[Extracted records]
'''
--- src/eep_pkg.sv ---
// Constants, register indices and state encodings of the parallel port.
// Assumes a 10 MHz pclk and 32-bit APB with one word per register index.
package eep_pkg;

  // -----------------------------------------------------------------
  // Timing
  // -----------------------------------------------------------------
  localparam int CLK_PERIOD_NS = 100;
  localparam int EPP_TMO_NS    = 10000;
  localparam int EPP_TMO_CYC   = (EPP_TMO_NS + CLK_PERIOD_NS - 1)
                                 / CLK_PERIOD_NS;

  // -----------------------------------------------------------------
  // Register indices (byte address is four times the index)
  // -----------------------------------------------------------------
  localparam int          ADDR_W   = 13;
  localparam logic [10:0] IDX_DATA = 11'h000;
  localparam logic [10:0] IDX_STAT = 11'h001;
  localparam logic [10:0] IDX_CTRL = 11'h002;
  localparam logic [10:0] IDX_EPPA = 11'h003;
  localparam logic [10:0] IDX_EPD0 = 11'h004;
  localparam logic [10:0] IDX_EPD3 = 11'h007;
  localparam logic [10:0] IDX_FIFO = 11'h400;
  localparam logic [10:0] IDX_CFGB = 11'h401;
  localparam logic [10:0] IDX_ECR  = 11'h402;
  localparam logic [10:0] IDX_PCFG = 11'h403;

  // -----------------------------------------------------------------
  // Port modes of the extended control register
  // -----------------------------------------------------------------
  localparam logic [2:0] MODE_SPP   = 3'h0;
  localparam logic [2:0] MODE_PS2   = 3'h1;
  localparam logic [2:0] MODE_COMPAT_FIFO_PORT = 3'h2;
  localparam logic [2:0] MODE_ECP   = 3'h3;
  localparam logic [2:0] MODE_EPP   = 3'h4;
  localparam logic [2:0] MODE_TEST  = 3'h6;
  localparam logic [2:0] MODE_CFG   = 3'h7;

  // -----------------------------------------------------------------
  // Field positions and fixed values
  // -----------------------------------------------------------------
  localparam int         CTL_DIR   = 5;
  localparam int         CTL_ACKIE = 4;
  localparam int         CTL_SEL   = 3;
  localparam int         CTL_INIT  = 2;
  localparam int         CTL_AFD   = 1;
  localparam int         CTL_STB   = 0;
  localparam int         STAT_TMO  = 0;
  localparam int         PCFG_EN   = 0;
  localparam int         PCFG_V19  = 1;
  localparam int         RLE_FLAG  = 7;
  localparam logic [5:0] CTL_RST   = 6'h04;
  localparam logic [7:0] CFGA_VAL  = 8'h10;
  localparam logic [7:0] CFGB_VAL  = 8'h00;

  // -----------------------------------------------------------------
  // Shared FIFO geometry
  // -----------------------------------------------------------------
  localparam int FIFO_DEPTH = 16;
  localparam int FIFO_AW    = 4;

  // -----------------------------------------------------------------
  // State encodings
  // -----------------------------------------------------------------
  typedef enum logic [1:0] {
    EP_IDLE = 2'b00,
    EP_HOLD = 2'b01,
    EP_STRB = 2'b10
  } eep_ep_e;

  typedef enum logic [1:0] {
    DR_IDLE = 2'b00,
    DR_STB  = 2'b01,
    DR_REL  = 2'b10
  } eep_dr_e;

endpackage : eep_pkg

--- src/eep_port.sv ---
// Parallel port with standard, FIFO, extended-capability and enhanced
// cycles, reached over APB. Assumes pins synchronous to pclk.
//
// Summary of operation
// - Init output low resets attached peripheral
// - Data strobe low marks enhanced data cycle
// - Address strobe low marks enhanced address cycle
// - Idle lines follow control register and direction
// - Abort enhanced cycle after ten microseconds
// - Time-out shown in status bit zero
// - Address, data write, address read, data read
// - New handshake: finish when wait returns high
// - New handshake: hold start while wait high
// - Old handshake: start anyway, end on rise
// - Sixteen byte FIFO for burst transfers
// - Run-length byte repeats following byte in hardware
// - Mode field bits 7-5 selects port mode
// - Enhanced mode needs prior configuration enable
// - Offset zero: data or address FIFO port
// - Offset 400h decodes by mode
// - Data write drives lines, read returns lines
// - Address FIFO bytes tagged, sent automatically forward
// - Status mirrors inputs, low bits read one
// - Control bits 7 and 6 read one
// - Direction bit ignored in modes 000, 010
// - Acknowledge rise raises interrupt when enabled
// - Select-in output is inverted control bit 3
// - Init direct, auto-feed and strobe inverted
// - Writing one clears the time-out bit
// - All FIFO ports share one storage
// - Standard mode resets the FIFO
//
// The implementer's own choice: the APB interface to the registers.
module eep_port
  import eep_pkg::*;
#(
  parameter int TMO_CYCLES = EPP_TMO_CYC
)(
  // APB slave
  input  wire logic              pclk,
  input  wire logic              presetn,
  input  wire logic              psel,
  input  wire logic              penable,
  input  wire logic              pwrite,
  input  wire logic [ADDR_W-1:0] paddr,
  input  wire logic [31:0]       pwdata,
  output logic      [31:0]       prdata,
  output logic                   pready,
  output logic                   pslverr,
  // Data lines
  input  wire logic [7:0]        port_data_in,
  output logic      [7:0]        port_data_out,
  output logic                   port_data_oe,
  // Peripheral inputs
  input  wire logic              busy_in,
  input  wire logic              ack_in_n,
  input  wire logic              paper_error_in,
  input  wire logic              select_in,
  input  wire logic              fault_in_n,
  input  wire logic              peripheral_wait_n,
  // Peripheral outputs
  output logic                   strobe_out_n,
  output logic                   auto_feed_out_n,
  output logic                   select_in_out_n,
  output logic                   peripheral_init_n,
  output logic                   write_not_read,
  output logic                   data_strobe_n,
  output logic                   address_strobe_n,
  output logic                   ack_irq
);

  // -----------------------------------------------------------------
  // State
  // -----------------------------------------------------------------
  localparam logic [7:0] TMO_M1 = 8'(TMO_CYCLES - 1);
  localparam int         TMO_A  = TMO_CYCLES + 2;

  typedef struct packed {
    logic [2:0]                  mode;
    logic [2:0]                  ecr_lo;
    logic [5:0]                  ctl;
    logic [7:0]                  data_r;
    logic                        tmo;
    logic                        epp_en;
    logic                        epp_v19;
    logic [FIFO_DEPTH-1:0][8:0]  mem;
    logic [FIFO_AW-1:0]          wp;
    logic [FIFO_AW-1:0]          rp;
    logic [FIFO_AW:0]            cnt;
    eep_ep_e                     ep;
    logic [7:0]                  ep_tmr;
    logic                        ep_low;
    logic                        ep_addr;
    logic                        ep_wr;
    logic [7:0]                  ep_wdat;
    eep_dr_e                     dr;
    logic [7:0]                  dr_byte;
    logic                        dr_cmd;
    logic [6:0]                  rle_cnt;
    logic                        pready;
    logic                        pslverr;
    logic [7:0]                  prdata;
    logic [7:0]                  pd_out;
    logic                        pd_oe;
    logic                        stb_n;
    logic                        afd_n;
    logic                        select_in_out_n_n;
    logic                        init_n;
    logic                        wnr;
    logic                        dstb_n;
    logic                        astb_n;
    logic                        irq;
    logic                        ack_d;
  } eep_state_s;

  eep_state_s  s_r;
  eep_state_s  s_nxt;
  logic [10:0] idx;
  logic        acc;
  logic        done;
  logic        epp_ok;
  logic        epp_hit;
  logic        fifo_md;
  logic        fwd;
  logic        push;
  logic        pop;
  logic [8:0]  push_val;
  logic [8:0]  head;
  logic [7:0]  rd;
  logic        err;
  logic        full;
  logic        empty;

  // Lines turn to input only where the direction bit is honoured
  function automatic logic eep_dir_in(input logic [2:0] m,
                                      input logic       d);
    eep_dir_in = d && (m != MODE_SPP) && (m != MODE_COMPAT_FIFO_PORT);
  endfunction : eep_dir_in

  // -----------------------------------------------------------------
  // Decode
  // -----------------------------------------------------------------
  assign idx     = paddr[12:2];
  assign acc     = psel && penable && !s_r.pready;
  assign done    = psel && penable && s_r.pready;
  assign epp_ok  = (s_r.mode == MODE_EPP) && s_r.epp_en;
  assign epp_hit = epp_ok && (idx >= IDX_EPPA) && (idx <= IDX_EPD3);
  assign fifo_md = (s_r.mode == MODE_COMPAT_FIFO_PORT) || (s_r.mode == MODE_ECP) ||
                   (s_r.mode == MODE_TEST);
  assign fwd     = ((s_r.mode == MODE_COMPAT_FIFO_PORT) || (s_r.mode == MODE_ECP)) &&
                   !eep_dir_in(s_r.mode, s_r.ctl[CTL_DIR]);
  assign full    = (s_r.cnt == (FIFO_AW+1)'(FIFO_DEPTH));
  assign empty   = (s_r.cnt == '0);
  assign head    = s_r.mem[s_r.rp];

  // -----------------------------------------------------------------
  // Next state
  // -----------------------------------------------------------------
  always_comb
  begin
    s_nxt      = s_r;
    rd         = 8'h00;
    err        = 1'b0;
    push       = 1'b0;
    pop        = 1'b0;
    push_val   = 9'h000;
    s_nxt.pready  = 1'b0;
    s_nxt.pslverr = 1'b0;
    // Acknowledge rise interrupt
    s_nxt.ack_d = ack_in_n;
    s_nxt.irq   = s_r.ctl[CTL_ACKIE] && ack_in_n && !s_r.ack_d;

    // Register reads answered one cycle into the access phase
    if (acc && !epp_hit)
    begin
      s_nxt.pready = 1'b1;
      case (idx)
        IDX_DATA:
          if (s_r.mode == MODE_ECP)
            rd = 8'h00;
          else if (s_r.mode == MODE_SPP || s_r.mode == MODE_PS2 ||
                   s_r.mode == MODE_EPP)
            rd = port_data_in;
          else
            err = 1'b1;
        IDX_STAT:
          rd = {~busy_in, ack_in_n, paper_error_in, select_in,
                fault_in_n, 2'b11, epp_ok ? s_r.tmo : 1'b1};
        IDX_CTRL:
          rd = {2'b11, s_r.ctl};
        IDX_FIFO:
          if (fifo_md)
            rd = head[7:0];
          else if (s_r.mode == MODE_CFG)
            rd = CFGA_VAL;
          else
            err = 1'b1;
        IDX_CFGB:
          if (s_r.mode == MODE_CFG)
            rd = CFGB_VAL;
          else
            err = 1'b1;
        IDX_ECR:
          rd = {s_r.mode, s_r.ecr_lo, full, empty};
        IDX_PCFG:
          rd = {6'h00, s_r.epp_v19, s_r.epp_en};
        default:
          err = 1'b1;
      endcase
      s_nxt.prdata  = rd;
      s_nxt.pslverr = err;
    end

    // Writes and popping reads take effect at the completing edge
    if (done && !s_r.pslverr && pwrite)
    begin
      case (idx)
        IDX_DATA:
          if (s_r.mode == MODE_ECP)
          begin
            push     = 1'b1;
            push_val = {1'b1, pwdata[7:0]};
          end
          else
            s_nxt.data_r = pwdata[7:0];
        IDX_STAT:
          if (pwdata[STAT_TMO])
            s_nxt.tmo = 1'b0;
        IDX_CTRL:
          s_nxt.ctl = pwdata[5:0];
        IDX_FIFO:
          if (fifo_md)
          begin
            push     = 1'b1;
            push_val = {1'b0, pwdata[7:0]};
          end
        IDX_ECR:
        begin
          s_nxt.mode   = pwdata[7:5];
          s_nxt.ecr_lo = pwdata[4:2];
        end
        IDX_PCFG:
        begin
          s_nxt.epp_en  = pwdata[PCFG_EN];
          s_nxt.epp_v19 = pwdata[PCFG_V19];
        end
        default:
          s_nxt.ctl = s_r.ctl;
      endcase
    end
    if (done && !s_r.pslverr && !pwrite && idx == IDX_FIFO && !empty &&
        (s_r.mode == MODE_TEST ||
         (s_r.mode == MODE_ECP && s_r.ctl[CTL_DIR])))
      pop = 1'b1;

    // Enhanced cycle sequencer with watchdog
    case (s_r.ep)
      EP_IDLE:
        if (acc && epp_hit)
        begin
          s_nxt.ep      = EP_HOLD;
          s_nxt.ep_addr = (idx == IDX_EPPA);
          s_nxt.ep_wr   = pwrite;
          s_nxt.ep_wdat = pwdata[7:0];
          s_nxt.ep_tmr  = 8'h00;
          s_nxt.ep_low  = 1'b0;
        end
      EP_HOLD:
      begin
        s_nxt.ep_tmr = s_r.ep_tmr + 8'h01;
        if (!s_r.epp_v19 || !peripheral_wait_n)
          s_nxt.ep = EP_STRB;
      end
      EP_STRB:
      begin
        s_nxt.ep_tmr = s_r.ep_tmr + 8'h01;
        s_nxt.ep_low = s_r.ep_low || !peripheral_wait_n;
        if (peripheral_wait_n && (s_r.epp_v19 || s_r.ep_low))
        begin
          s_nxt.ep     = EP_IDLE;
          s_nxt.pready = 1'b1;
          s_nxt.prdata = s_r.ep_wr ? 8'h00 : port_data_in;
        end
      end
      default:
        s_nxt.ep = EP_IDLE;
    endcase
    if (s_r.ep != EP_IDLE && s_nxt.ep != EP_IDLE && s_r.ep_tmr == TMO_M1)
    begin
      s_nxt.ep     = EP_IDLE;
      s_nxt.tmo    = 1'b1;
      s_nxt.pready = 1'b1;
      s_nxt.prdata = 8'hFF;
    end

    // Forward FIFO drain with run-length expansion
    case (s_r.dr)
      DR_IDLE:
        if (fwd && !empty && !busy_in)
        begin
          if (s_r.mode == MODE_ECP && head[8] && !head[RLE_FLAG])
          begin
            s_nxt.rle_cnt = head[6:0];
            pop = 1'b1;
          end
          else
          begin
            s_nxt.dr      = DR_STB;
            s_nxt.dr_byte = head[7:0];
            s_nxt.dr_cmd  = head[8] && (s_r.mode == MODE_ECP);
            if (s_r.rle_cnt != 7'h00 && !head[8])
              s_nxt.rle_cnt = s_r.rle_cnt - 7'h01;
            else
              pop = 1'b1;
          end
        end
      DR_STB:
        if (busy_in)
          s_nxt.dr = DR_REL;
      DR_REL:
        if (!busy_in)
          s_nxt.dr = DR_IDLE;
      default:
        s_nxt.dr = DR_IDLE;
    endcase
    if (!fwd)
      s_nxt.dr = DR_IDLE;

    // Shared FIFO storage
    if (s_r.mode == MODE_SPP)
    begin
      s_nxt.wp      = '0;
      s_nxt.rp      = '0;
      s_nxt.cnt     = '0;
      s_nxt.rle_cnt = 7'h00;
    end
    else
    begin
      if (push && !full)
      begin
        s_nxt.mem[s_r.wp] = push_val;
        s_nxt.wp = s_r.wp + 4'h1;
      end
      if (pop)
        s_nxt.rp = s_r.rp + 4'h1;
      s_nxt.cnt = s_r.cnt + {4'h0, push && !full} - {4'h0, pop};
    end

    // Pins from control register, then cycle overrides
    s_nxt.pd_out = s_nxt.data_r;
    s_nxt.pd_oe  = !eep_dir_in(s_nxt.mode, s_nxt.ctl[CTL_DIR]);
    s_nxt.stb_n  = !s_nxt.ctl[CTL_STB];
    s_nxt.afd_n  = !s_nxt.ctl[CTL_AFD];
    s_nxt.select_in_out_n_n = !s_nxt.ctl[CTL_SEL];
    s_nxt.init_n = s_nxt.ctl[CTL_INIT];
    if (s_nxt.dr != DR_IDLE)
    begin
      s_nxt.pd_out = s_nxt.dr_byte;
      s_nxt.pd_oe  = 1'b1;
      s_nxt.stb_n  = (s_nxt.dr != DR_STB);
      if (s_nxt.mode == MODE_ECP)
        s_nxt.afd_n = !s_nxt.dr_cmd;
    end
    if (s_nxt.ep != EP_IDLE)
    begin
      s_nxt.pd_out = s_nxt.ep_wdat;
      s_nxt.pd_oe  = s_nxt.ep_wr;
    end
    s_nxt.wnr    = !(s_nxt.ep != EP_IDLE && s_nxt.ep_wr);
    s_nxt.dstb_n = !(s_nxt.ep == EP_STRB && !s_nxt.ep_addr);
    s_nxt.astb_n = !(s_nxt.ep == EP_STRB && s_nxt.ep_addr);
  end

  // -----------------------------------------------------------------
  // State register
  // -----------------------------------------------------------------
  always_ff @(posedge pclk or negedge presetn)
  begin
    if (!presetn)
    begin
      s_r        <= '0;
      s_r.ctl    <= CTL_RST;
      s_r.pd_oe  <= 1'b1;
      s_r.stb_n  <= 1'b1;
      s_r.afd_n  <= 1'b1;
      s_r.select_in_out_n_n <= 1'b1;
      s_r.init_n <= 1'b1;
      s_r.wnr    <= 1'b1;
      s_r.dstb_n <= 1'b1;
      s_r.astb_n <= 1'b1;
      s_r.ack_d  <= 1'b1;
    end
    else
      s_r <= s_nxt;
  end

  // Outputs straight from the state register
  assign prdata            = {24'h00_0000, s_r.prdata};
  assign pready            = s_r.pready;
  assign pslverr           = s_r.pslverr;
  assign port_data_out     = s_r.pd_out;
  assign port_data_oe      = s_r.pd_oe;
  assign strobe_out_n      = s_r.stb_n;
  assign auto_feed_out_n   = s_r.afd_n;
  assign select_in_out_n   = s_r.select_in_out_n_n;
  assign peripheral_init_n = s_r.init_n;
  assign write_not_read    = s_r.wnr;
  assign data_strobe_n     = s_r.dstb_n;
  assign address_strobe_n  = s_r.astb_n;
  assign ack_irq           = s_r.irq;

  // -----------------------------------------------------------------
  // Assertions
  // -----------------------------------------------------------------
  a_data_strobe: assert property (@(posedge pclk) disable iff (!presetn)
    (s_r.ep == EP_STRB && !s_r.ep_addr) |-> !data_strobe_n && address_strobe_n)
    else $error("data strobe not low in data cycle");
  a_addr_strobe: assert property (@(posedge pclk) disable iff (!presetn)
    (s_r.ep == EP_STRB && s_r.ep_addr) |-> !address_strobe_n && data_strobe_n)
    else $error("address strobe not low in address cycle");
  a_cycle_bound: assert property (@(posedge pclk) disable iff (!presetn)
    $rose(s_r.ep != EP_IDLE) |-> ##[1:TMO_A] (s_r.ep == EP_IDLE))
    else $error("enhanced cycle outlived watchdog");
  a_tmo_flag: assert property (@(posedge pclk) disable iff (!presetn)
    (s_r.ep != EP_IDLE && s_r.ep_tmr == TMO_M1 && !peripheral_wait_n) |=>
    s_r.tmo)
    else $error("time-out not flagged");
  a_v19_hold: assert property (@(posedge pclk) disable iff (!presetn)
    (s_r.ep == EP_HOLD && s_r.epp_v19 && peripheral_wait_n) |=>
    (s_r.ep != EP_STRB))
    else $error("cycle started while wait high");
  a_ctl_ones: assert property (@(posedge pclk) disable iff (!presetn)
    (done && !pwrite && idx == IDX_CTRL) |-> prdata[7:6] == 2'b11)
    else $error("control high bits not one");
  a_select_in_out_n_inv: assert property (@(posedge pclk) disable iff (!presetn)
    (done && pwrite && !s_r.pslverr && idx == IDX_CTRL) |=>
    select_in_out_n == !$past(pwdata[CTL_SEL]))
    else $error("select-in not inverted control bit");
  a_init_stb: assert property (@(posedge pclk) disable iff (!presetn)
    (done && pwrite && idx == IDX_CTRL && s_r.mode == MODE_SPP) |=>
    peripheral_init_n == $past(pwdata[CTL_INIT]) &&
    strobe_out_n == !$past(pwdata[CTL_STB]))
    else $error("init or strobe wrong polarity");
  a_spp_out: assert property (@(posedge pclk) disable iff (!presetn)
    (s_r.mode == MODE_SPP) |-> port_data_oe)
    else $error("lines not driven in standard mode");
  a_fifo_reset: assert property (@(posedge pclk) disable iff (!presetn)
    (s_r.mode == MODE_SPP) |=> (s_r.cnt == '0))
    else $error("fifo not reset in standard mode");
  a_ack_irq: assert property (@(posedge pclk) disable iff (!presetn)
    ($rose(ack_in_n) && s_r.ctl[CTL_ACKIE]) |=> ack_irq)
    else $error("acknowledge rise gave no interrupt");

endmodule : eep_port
'''
'''
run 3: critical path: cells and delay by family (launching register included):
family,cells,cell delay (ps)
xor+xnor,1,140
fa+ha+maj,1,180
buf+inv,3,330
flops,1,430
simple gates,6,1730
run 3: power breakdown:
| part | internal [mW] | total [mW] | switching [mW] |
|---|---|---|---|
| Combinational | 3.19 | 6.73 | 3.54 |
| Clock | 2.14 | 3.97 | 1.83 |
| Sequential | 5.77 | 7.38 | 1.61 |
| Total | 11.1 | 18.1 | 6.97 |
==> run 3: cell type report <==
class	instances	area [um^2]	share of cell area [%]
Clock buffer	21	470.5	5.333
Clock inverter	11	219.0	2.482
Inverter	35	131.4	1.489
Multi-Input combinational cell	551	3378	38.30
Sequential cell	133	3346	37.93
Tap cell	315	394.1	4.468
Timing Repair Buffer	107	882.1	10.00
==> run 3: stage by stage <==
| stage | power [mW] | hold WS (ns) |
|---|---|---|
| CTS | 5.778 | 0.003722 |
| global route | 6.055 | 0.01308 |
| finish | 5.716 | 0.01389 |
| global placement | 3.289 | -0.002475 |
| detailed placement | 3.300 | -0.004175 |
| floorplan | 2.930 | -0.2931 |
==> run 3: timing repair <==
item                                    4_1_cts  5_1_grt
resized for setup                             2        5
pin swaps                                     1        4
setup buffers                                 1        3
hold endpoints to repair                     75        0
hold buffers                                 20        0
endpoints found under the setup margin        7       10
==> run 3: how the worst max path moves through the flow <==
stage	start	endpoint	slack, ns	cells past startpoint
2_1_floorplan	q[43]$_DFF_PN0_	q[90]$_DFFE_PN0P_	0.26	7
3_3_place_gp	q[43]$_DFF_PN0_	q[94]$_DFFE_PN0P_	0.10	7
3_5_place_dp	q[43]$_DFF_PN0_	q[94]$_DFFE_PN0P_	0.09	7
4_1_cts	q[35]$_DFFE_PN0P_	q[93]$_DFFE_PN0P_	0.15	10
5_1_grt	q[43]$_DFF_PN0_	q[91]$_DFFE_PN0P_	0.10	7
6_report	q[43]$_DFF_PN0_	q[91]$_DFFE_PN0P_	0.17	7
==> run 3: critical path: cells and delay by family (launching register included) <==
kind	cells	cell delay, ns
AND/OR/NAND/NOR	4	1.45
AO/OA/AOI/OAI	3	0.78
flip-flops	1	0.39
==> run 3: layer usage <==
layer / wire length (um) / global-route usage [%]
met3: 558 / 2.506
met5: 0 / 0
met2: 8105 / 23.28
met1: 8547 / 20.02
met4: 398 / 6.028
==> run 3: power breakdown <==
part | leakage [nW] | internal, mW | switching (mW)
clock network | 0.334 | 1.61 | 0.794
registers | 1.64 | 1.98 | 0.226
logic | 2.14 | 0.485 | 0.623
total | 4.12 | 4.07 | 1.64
'''
■ What is required
Using the data above, tally each line in which "power" appears and give the number with no other words.

■ Solved exercise
3